President Reagan came into office pledging to balance the budget, then emphasized tax cuts and a defense buildup instead. The economy strong, he won a second term on a 49-state landslide.

The current president’s father agreed with Democrats to raise taxes to curb deficits. That angered conservatives, and he lost the White House in a year in which the economy was still soft.

President Clinton and congressional Democrats pushed through a deficit-cutting plan in 1993 that leaned heavily on higher taxes – and they lost control of the House and Senate the following year for their trouble.

House Republicans swept into office determined to cut taxes while placing the budget on a path toward balance. They went after Medicare, the government shut down, and Clinton was re-elected amid economic prosperity.

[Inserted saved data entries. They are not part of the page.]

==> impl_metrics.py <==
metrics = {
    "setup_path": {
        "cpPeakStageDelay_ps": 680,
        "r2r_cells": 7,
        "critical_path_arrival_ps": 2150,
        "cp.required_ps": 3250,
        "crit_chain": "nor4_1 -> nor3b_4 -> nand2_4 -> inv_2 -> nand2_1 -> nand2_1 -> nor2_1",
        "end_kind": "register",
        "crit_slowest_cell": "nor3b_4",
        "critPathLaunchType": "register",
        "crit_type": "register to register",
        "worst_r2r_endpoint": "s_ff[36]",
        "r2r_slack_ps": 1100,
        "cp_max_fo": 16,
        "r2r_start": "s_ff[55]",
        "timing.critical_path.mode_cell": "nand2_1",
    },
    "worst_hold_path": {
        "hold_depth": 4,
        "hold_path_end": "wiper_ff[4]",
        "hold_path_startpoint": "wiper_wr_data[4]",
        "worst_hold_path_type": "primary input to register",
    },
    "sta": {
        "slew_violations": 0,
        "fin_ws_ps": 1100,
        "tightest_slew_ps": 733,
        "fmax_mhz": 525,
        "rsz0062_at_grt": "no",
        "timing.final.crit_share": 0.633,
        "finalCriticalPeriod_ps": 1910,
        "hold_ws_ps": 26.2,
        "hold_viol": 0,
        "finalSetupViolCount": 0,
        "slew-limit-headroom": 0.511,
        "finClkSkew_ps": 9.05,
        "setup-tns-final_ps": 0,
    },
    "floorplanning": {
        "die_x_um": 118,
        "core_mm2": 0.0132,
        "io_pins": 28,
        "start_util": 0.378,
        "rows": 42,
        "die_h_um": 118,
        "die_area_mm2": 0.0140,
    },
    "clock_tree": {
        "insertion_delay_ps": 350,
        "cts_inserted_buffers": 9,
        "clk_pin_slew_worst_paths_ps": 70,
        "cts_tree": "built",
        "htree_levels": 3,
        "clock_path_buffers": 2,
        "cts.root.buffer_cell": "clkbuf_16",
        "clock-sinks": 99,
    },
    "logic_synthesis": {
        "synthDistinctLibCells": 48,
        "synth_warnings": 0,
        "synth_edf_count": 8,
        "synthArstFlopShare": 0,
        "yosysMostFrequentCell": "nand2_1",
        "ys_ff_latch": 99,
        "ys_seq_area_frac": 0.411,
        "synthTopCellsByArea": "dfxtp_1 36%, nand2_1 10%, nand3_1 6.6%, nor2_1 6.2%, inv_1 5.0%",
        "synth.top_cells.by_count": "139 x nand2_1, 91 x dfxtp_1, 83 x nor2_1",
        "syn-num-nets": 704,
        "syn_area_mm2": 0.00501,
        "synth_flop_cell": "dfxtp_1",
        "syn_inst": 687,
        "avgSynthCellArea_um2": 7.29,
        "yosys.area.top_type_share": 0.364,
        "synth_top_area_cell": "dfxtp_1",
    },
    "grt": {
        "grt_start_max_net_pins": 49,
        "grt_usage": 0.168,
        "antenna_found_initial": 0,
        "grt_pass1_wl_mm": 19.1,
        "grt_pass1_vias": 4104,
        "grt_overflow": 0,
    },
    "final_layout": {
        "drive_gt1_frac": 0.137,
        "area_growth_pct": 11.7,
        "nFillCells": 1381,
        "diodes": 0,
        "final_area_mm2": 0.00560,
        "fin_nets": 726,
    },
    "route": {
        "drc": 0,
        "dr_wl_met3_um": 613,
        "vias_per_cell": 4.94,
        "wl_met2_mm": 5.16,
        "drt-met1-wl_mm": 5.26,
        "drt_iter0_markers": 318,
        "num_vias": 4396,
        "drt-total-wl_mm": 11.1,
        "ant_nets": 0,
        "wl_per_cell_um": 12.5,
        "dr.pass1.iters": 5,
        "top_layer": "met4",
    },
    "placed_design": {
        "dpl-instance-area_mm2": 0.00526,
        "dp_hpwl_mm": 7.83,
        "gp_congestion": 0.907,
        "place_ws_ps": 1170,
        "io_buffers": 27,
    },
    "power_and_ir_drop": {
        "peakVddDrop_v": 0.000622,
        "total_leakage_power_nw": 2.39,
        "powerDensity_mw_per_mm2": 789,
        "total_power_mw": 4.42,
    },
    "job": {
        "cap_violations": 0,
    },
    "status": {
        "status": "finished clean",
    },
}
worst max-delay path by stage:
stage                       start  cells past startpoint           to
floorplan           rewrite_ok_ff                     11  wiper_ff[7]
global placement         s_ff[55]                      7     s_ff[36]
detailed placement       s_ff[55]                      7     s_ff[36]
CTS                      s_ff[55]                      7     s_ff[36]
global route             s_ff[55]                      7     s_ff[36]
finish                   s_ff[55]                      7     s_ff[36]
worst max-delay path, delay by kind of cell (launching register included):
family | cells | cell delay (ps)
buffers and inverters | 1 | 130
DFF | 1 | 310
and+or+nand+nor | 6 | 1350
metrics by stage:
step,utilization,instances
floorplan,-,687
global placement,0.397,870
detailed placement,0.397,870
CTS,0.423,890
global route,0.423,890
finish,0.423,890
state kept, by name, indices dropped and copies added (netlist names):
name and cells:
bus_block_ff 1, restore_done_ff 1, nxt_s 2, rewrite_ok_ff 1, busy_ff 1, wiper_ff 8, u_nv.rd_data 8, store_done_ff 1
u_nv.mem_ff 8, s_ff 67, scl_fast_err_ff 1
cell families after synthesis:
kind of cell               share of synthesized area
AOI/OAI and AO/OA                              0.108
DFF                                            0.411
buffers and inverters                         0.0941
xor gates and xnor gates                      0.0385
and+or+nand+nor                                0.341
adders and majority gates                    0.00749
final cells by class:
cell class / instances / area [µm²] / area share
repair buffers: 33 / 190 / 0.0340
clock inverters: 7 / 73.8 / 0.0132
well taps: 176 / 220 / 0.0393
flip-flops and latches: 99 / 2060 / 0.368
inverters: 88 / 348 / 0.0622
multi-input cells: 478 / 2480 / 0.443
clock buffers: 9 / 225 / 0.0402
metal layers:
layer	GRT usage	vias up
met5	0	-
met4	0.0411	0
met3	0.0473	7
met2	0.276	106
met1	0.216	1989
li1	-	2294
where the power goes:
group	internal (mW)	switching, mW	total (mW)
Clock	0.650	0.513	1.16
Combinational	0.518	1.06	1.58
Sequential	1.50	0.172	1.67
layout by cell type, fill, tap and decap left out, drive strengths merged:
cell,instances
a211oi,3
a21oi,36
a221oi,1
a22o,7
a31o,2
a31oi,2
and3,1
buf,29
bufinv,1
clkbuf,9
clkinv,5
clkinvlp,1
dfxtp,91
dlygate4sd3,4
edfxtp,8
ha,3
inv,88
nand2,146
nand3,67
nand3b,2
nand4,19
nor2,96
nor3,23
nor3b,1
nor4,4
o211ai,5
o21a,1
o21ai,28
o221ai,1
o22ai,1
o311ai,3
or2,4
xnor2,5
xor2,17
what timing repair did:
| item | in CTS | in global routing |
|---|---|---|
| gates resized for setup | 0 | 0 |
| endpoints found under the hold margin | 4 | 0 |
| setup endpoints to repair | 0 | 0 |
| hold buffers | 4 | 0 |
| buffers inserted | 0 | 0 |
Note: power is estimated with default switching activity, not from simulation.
**src/hw/link_tx_pkg.sv**
```systemverilog
package link_tx_pkg;

	localparam logic [11:0] ADDR_CTRL_ONE   = 12'h571;
	localparam logic [11:0] ADDR_CTRL_TWO   = 12'h572;
	localparam logic [11:0] ADDR_CTRL_THREE = 12'h573;
	localparam logic [11:0] ADDR_CTRL_FOUR  = 12'h574;
	localparam logic [11:0] ADDR_STATUS     = 12'h5A0;
	localparam logic [11:0] ADDR_CHECKSUM   = 12'h5A1;

	localparam logic [7:0] RST_CTRL_ONE   = 8'h14;
	localparam logic [7:0] RST_CTRL_TWO   = 8'h00;
	localparam logic [7:0] RST_CTRL_THREE = 8'h00;
	localparam logic [7:0] RST_CTRL_FOUR  = 8'h00;
	localparam logic [7:0] MASK_CTRL_ONE   = 8'hFF;
	localparam logic [7:0] MASK_CTRL_TWO   = 8'hF7;
	localparam logic [7:0] MASK_CTRL_THREE = 8'hFF;
	localparam logic [7:0] MASK_CTRL_FOUR  = 8'hF7;

	localparam int B1_STANDBY   = 7;
	localparam int B1_LANE_SYNC = 4;
	localparam int B1_ILAS_LO   = 2;
	localparam int B1_FRAME_ALIGN_CHAR_INSERT_OFF  = 1;
	localparam int B1_LINK_DOWN = 0;
	localparam int B2_SYNC_LO   = 6;
	localparam int B2_SYNC_INV  = 5;
	localparam int B2_SYNC_TYPE = 4;
	localparam int B2_BYPASS    = 2;
	localparam int B2_SYM_INV   = 1;
	localparam int B3_CSUM_LO   = 6;
	localparam int B3_INJ_LO    = 4;
	localparam int B3_PAT_LO    = 0;
	localparam int B4_DELAY_LO  = 4;

	localparam logic [1:0] ILAS_OFF    = 2'h0;
	localparam logic [1:0] ILAS_REPEAT = 2'h3;
	localparam logic [1:0] SYNC_FORCE_CGS  = 2'h2;
	localparam logic [1:0] SYNC_FORCE_DATA = 2'h3;
	localparam logic [1:0] CSUM_TABLE  = 2'h0;
	localparam logic [1:0] CSUM_FIELDS = 2'h1;
	localparam logic [1:0] INJ_SAMPLE  = 2'h0;
	localparam logic [1:0] INJ_ENCODER = 2'h1;
	localparam logic [1:0] INJ_SCRAM   = 2'h2;
	localparam logic [3:0] PAT_CHECKER = 4'h1;

	localparam logic [7:0] CHK_OCT_A = 8'hAA;
	localparam logic [7:0] CHK_OCT_B = 8'h55;
	localparam logic [9:0] CHK_SYM_A = 10'h2AA;
	localparam logic [9:0] CHK_SYM_B = 10'h155;

	localparam logic [7:0] K28_0 = 8'h1C;
	localparam logic [7:0] K28_3 = 8'h7C;
	localparam logic [7:0] K28_4 = 8'h9C;
	localparam logic [7:0] K28_5 = 8'hBC;
	localparam logic [7:0] K28_7 = 8'hFC;

	// two octets per frame, 32 frames per multiframe
	localparam logic [5:0] FRAME_MASK = 6'h01;
	localparam logic [5:0] MF_LAST    = 6'h3F;
	localparam logic [5:0] ILAS_Q_POS = 6'h01;
	localparam logic [5:0] CFG_FIRST  = 6'h02;
	localparam logic [5:0] CFG_END    = 6'h10;
	localparam logic [3:0] CFG_CSUM   = 4'hD;
	localparam logic [3:0] ILAS_CFG_MF  = 4'h1;
	localparam logic [3:0] ILAS_LAST_MF = 4'h3;

	localparam int FIFO_WIDTH = 8;
	localparam int FIFO_DEPTH = 16;

	localparam logic [7:0] CFG_TABLE [13] = '{8'h00, 8'h00, 8'h00, 8'h00, 8'h01, 8'h1F,
		8'h00, 8'h0D, 8'h2F, 8'h20, 8'h00, 8'h00, 8'h00};
	localparam int NUM_FIELDS = 21;
	localparam logic [3:0] FLD_OCTET [NUM_FIELDS] = '{4'h0, 4'h1, 4'h1, 4'h2, 4'h2, 4'h2, 4'h3,
		4'h3, 4'h4, 4'h5, 4'h6, 4'h7, 4'h7, 4'h8, 4'h8, 4'h9, 4'h9, 4'hA, 4'hA, 4'hB, 4'hC};
	localparam logic [2:0] FLD_LSB [NUM_FIELDS] = '{3'h0, 3'h0, 3'h4, 3'h0, 3'h5, 3'h6, 3'h0,
		3'h7, 3'h0, 3'h0, 3'h0, 3'h0, 3'h6, 3'h0, 3'h5, 3'h0, 3'h5, 3'h0, 3'h7, 3'h0, 3'h0};
	localparam logic [7:0] FLD_MASK [NUM_FIELDS] = '{8'hFF, 8'h0F, 8'h0F, 8'h1F, 8'h01, 8'h01,
		8'h1F, 8'h01, 8'hFF, 8'h1F, 8'hFF, 8'h1F, 8'h03, 8'h1F, 8'h07, 8'h1F, 8'h07, 8'h1F,
		8'h01, 8'hFF, 8'hFF};

	// 5b/6b and 3b/4b codes for negative running disparity, abcdei and fghj
	localparam logic [5:0] ENC6 [32] = '{6'h27, 6'h1D, 6'h2D, 6'h31, 6'h35, 6'h29, 6'h19,
		6'h38, 6'h39, 6'h25, 6'h15, 6'h34, 6'h0D, 6'h2C, 6'h1C, 6'h17, 6'h1B, 6'h23, 6'h13,
		6'h32, 6'h0B, 6'h2A, 6'h1A, 6'h3A, 6'h33, 6'h26, 6'h16, 6'h36, 6'h0E, 6'h2E, 6'h1E,
		6'h2B};
	localparam logic [3:0] ENC4 [8] = '{4'hB, 4'h9, 4'h5, 4'hC, 4'hD, 4'hA, 4'h6, 4'hE};
	localparam logic [5:0] K28_6B = 6'h0F;
	localparam logic [3:0] ALT4   = 4'h7;

	typedef struct packed {
		logic [11:0] addr;
		logic [7:0]  wdata;
		logic        wr;
		logic        rd;
	} reg_req_t;

	typedef struct packed {
		logic       valid;
		logic [9:0] data;
	} tx_sym_t;

	typedef enum logic [1:0] {ST_CGS, ST_WAIT, ST_ILAS, ST_DATA} link_state_t;

endpackage

```
**src/hw/link_tx_control.sv**
```systemverilog
`timescale 1ns/1ps
module sample_fifo #(
	parameter int WIDTH = 8,
	parameter int DEPTH = 16
) (
	input  wire logic             core_clk,  // clock
	input  wire logic             reset_n,   // sync reset
	input  wire logic [WIDTH-1:0] in_data,   // write word
	input  wire logic             in_valid,  // write offered
	output logic                  in_ready,  // room left
	output logic      [WIDTH-1:0] out_data,  // head word
	output logic                  out_valid, // not empty
	input  wire logic             out_ready  // drain
);
	localparam int AW = $clog2(DEPTH);
	localparam int CW = $clog2(DEPTH + 1);
	localparam logic [CW-1:0] FULL_CNT = CW'(DEPTH);
	localparam logic [CW-1:0] ONE_CNT  = CW'(1);

	logic [WIDTH-1:0] mem_q [DEPTH];
	logic [AW-1:0]    wr_ptr_q;
	logic [AW-1:0]    rd_ptr_q;
	logic [CW-1:0]    cnt_q;
	logic [CW-1:0]    cnt_d;
	logic             push;
	logic             pop;

	assign push     = in_valid & in_ready;
	assign pop      = out_valid & out_ready;
	assign out_data = mem_q[rd_ptr_q];
	assign cnt_d    = cnt_q + (push ? ONE_CNT : '0) - (pop ? ONE_CNT : '0);

	always_ff @(posedge core_clk) begin
		if (push) begin
			mem_q[wr_ptr_q] <= in_data;
		end
	end

	// flags registered from the next count so both ports come from flops
	always_ff @(posedge core_clk) begin
		if (!reset_n) begin
			wr_ptr_q  <= '0;
			rd_ptr_q  <= '0;
			cnt_q     <= '0;
			in_ready  <= 1'b0;
			out_valid <= 1'b0;
		end else begin
			wr_ptr_q  <= push ? AW'(wr_ptr_q + 1'b1) : wr_ptr_q;
			rd_ptr_q  <= pop ? AW'(rd_ptr_q + 1'b1) : rd_ptr_q;
			cnt_q     <= cnt_d;
			in_ready  <= cnt_d != FULL_CNT;
			out_valid <= cnt_d != '0;
		end
	end
endmodule

module link_tx_control (
	input  wire logic                  core_clk,                  // 200 MHz clock
	input  wire logic                  reset_n,                   // sync reset
	input  wire link_tx_pkg::reg_req_t reg_req,                   // register access
	output logic [7:0]                 reg_rdata,                 // read data
	input  wire logic                  sync_request_positive_pin, // sync pin +
	input  wire logic                  sync_request_negative_pin, // sync pin -
	input  wire logic [7:0]            in_data,                   // sample octet
	input  wire logic                  in_valid,                  // octet offered
	output logic                       in_ready,                  // fifo room
	output link_tx_pkg::tx_sym_t       tx_sym,                    // line symbol
	output logic                       link_active                // user data phase
);
	import link_tx_pkg::*;

	logic [7:0]  ctrl1_q;
	logic [7:0]  ctrl2_q;
	logic [7:0]  ctrl3_q;
	logic [7:0]  ctrl4_q;
	logic [1:0]  pin_s1_q;
	logic [1:0]  pin_s2_q;
	logic [1:0]  pin_s3_q;
	logic [1:0]  pin_q;
	logic        link_rst;
	logic        sync_raw;
	logic        sync_req;
	logic        sync_req_eff;
	logic [1:0]  sync_mode;
	logic [1:0]  ilas_mode;
	logic [1:0]  inj;
	logic [3:0]  pat;
	logic [3:0]  delay;
	link_state_t state_q;
	logic [3:0]  mf_cnt_q;
	logic [5:0]  oct_q;
	logic        frame_end;
	logic        mf_end;
	logic [7:0]  last_frame_q;
	logic [7:0]  csum;
	logic [7:0]  sample;
	logic        sample_k;
	logic [7:0]  oct_s;
	logic        k_s;
	logic        rd_q;
	logic [10:0] enc;
	logic [9:0]  sym;
	logic        chk_phase;
	logic        pat_on;
	logic [7:0]  fifo_data;
	logic        fifo_valid;
	logic        fifo_pop;

	assign link_rst  = !reset_n || ctrl1_q[B1_LINK_DOWN];
	assign sync_mode = ctrl2_q[B2_SYNC_LO +: 2];
	assign ilas_mode = ctrl1_q[B1_ILAS_LO +: 2];
	assign inj       = ctrl3_q[B3_INJ_LO +: 2];
	assign pat       = ctrl3_q[B3_PAT_LO +: 4];
	assign delay     = ctrl4_q[B4_DELAY_LO +: 4];
	assign pat_on    = pat == PAT_CHECKER;
	assign chk_phase = oct_q[0];

	// register port
	always_ff @(posedge core_clk) begin
		if (!reset_n) begin
			ctrl1_q <= RST_CTRL_ONE;
			ctrl2_q <= RST_CTRL_TWO;
			ctrl3_q <= RST_CTRL_THREE;
			ctrl4_q <= RST_CTRL_FOUR;
		end else if (reg_req.wr) begin
			case (reg_req.addr)
				ADDR_CTRL_ONE:   ctrl1_q <= reg_req.wdata & MASK_CTRL_ONE;
				ADDR_CTRL_TWO:   ctrl2_q <= reg_req.wdata & MASK_CTRL_TWO;
				ADDR_CTRL_THREE: ctrl3_q <= reg_req.wdata & MASK_CTRL_THREE;
				ADDR_CTRL_FOUR:  ctrl4_q <= reg_req.wdata & MASK_CTRL_FOUR;
				default: begin
				end
			endcase
		end
	end

	// read data valid only in the cycle after the strobe
	always_ff @(posedge core_clk) begin
		if (!reset_n || !reg_req.rd) begin
			reg_rdata <= 8'h00;
		end else begin
			case (reg_req.addr)
				ADDR_CTRL_ONE:   reg_rdata <= ctrl1_q;
				ADDR_CTRL_TWO:   reg_rdata <= ctrl2_q;
				ADDR_CTRL_THREE: reg_rdata <= ctrl3_q;
				ADDR_CTRL_FOUR:  reg_rdata <= ctrl4_q;
				ADDR_STATUS:     reg_rdata <= {state_q, sync_req_eff, sync_req, 4'h0};
				ADDR_CHECKSUM:   reg_rdata <= csum;
				default:         reg_rdata <= 8'h00;
			endcase
		end
	end

	// three-stage pin capture; a level is taken once stages two and three agree
	always_ff @(posedge core_clk) begin
		if (!reset_n) begin
			pin_s1_q <= 2'h3;
			pin_s2_q <= 2'h3;
			pin_s3_q <= 2'h3;
			pin_q    <= 2'h3;
		end else begin
			pin_s1_q <= {sync_request_negative_pin, sync_request_positive_pin};
			pin_s2_q <= pin_s1_q;
			pin_s3_q <= pin_s2_q;
			pin_q    <= (pin_q & (pin_s2_q ^ pin_s3_q)) | (pin_s3_q & ~(pin_s2_q ^ pin_s3_q));
		end
	end

	// sync is active low on the wire while B2_SYNC_INV is clear
	assign sync_raw = ctrl2_q[B2_SYNC_TYPE] ? pin_q[0] : (pin_q[0] & ~pin_q[1]);
	assign sync_req = ~(sync_raw ^ ctrl2_q[B2_SYNC_INV]);
	always_comb begin
		case (sync_mode)
			SYNC_FORCE_CGS:  sync_req_eff = 1'b1;
			SYNC_FORCE_DATA: sync_req_eff = 1'b0;
			default:         sync_req_eff = sync_req;
		endcase
	end

	// free-running multiframe octet counter
	always_ff @(posedge core_clk) begin
		if (link_rst) begin
			oct_q <= '0;
		end else begin
			oct_q <= oct_q + 6'h01;
		end
	end
	assign frame_end = (oct_q & FRAME_MASK) == FRAME_MASK;
	assign mf_end    = oct_q == MF_LAST;

	always_ff @(posedge core_clk) begin
		if (link_rst) begin
			state_q  <= ST_CGS;
			mf_cnt_q <= '0;
		end else if (sync_req_eff) begin
			state_q  <= ST_CGS;
			mf_cnt_q <= '0;
		end else begin
			case (state_q)
				ST_CGS: begin
					state_q  <= ST_WAIT;
					mf_cnt_q <= '0;
				end
				ST_WAIT: begin
					if (mf_end && (ilas_mode == ILAS_OFF || mf_cnt_q == delay)) begin
						state_q  <= (ilas_mode == ILAS_OFF) ? ST_DATA : ST_ILAS;
						mf_cnt_q <= '0;
					end else if (mf_end) begin
						mf_cnt_q <= mf_cnt_q + 4'h1;
					end
				end
				ST_ILAS: begin
					if (mf_end && mf_cnt_q == ILAS_LAST_MF) begin
						state_q  <= (ilas_mode == ILAS_REPEAT) ? ST_ILAS : ST_DATA;
						mf_cnt_q <= '0;
					end else if (mf_end) begin
						mf_cnt_q <= mf_cnt_q + 4'h1;
					end
				end
				ST_DATA: begin
				end
				default: state_q <= ST_CGS;
			endcase
		end
	end

	function automatic logic [7:0] checksum(input logic [1:0] mode);
		logic [7:0] s;
		s = 8'h00;
		if (mode == CSUM_TABLE) begin
			for (int i = 0; i < 13; i++) begin
				s = s + CFG_TABLE[i];
			end
		end else if (mode == CSUM_FIELDS) begin
			for (int i = 0; i < NUM_FIELDS; i++) begin
				s = s + ((CFG_TABLE[FLD_OCTET[i]] >> FLD_LSB[i]) & FLD_MASK[i]);
			end
		end
		return s;
	endfunction
	assign csum = checksum(ctrl3_q[B3_CSUM_LO +: 2]);

	assign fifo_pop = state_q == ST_DATA && !link_rst;

	sample_fifo #(
		.WIDTH (FIFO_WIDTH),
		.DEPTH (FIFO_DEPTH)
	) u_fifo (
		.core_clk  (core_clk),
		.reset_n   (reset_n),
		.in_data   (in_data),
		.in_valid  (in_valid),
		.in_ready  (in_ready),
		.out_data  (fifo_data),
		.out_valid (fifo_valid),
		.out_ready (fifo_pop)
	);

	// an empty fifo in the data phase sends 8'h00, or K28_5 when B1_STANDBY is set
	always_comb begin
		sample   = 8'h00;
		sample_k = 1'b0;
		if (fifo_valid) begin
			sample = fifo_data;
		end else if (ctrl1_q[B1_STANDBY]) begin
			sample   = K28_5;
			sample_k = 1'b1;
		end
		if (inj == INJ_SAMPLE && pat_on) begin
			sample   = chk_phase ? CHK_OCT_B : CHK_OCT_A;
			sample_k = 1'b0;
		end
	end

	always_comb begin
		oct_s = K28_5;
		k_s   = 1'b1;
		case (state_q)
			ST_ILAS: begin
				if (oct_q == '0) begin
					oct_s = K28_0;
				end else if (mf_end) begin
					oct_s = K28_3;
				end else if (mf_cnt_q == ILAS_CFG_MF && oct_q == ILAS_Q_POS) begin
					oct_s = K28_4;
				end else if (mf_cnt_q == ILAS_CFG_MF && oct_q >= CFG_FIRST && oct_q < CFG_END) begin
					k_s   = 1'b0;
					oct_s = (4'(oct_q - CFG_FIRST) == CFG_CSUM) ? csum :
						CFG_TABLE[4'(oct_q - CFG_FIRST)];
				end else begin
					k_s   = 1'b0;
					oct_s = {2'h0, oct_q};
				end
			end
			ST_DATA: begin
				oct_s = sample;
				k_s   = sample_k;
				// repeated frame tail becomes an alignment character
				if (!ctrl1_q[B1_FRAME_ALIGN_CHAR_INSERT_OFF] && !sample_k && frame_end && sample == last_frame_q) begin
					oct_s = (mf_end && ctrl1_q[B1_LANE_SYNC]) ? K28_3 : K28_7;
					k_s   = 1'b1;
				end
				if (inj == INJ_SCRAM && pat_on) begin
					oct_s = chk_phase ? CHK_OCT_B : CHK_OCT_A;
					k_s   = 1'b0;
				end
			end
			default: begin
			end
		endcase
	end

	always_ff @(posedge core_clk) begin
		if (link_rst) begin
			last_frame_q <= 8'h00;
		end else if (state_q == ST_DATA && frame_end) begin
			last_frame_q <= sample;
		end
	end

	function automatic logic [10:0] encode(input logic [7:0] d, input logic k, input logic rd);
		logic [5:0] c6;
		logic [3:0] c4;
		logic       rd1;
		logic       alt;
		c6 = k ? K28_6B : ENC6[d[4:0]];
		rd1 = rd ^ ($countones(c6) != 3);
		if (rd && (($countones(c6) != 3) || (!k && d[4:0] == 5'h07))) begin
			c6 = ~c6;
		end
		alt = d[7:5] == 3'h7 && (k || (!rd1 && (d[4:0] == 5'h11 || d[4:0] == 5'h12 ||
			d[4:0] == 5'h14)) || (rd1 && (d[4:0] == 5'h0B || d[4:0] == 5'h0D || d[4:0] == 5'h0E)));
		c4 = alt ? ALT4 : ENC4[d[7:5]];
		if (rd1 && (($countones(c4) != 2) || d[7:5] == 3'h3)) begin
			c4 = ~c4;
		end
		// balanced k28 tails take the other form after a negative six-bit block
		if (k && !rd1 && ($countones(c4) == 2) && d[7:5] != 3'h3) begin
			c4 = ~c4;
		end
		return {rd1 ^ ($countones(c4) != 2), c6, c4};
	endfunction
	assign enc = encode(oct_s, k_s, rd_q);

	always_comb begin
		sym = ctrl2_q[B2_BYPASS] ? {2'h0, oct_s} : enc[9:0];
		if (inj == INJ_ENCODER && pat_on) begin
			sym = chk_phase ? CHK_SYM_B : CHK_SYM_A;
		end
		if (ctrl2_q[B2_SYM_INV]) begin
			sym = ~sym;
		end
	end

	// powered-down link sends nothing
	always_ff @(posedge core_clk) begin
		if (link_rst) begin
			rd_q        <= 1'b0;
			tx_sym      <= '0;
			link_active <= 1'b0;
		end else begin
			rd_q        <= ctrl2_q[B2_BYPASS] ? rd_q : enc[10];
			tx_sym      <= '{valid: 1'b1, data: sym};
			link_active <= state_q == ST_DATA;
		end
	end
endmodule

```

Both parties claimed credit when the budget was balanced for four years during Clinton’s second term. In the years since, congressional Republicans have cited deficits as the reason to curb government spending, hoping to appeal to conservatives.

Except when the spending hits closest to home.

As Bush sent Congress a budget of restraint during the day, Rep. John Doolittle, R-Calif., claimed credit for securing $7 million to begin construction of a new, permanent bridge downstream of Folsom Dam.

“The funding is in addition to the $6 million that Doolittle secured over the last two years,” the statement says.

David Espo is AP’s chief congressional correspondent.